Pick each line that has "repair" out of the records.

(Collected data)
· · · · · · ·
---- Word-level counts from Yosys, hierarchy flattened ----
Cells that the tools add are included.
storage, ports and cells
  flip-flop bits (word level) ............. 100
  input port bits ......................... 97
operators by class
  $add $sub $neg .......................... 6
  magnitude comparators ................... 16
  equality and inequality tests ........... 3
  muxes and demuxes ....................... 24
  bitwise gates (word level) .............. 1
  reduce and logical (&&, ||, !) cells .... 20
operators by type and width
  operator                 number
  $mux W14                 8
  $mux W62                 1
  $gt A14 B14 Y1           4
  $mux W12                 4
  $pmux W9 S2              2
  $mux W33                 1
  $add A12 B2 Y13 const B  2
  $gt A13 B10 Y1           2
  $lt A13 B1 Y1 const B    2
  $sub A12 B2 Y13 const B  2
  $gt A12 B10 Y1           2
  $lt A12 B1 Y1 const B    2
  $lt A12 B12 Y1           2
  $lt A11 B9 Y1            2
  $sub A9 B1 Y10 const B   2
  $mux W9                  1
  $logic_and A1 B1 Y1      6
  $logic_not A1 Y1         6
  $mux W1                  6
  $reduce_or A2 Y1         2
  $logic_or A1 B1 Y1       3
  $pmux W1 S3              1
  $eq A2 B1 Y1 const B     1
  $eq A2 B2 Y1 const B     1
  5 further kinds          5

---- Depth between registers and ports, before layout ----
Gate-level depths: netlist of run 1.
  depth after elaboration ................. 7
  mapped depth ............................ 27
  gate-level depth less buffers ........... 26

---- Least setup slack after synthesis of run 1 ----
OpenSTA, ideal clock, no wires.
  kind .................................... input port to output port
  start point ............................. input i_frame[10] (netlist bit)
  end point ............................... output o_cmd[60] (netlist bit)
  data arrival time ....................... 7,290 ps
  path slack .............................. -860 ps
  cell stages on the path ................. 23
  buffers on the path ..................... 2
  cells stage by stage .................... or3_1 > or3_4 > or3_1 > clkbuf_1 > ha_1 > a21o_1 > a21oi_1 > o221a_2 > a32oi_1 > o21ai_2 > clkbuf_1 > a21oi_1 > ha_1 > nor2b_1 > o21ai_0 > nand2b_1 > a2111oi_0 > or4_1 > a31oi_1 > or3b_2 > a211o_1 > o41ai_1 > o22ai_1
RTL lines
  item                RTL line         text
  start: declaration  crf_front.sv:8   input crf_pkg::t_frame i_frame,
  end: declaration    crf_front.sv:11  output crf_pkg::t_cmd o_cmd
· · · · · · ·
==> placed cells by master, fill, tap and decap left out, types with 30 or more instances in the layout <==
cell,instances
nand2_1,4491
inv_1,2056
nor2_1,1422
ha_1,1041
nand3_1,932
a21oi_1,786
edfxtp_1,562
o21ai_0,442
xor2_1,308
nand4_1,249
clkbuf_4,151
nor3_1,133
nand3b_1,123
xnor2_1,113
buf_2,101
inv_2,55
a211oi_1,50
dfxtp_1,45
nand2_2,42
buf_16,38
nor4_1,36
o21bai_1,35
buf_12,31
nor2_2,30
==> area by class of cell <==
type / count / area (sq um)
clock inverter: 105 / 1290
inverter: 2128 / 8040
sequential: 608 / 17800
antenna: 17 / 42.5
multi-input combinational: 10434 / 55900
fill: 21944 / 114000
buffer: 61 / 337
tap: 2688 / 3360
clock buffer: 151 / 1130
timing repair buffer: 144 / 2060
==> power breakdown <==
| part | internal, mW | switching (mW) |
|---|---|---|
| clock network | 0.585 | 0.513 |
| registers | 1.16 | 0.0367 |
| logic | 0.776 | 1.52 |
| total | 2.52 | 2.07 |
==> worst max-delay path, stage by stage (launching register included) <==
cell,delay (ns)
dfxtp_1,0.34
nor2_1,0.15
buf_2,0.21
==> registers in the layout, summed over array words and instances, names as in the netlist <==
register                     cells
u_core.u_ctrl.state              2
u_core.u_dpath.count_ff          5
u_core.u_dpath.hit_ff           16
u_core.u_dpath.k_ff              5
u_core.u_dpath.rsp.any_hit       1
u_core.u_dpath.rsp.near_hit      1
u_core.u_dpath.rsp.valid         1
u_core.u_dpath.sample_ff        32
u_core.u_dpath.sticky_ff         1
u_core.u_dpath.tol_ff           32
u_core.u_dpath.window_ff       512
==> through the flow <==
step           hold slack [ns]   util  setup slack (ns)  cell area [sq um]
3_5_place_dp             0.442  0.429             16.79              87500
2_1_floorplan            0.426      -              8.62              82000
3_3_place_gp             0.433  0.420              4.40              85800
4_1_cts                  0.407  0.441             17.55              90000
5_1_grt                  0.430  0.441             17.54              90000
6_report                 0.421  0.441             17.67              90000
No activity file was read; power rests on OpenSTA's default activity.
· · · · · · ·
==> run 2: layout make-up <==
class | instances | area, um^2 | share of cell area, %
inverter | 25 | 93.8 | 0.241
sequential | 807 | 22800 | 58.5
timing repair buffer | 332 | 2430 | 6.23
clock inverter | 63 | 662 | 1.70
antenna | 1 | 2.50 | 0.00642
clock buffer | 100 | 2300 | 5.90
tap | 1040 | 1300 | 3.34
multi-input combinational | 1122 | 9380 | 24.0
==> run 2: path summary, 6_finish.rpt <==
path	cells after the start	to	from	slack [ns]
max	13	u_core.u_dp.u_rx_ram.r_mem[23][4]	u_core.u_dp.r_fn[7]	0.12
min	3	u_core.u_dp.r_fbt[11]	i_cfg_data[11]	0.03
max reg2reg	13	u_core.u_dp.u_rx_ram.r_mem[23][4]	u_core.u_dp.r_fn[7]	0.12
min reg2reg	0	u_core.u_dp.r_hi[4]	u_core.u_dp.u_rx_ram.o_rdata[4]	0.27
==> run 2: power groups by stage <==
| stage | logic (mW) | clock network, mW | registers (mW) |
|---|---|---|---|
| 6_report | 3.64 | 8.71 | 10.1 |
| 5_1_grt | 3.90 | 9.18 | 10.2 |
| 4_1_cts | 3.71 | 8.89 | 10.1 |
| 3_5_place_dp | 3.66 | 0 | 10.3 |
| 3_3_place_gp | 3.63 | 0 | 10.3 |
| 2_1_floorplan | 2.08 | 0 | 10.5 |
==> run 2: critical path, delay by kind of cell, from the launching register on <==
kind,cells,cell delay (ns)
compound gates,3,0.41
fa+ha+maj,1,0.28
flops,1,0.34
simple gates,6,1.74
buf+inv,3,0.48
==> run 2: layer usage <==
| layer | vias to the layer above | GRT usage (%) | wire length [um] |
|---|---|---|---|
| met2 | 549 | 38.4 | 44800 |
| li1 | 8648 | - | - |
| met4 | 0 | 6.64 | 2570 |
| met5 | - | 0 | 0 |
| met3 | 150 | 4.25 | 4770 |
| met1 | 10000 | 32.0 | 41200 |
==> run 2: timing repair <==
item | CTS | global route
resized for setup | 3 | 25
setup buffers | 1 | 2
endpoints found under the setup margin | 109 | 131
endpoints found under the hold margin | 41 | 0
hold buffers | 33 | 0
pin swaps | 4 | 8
· · · · · · ·
Your solution:
timing repair buffer: 144 / 2060
timing repair buffer | 332 | 2430 | 6.23
==> run 2: timing repair <==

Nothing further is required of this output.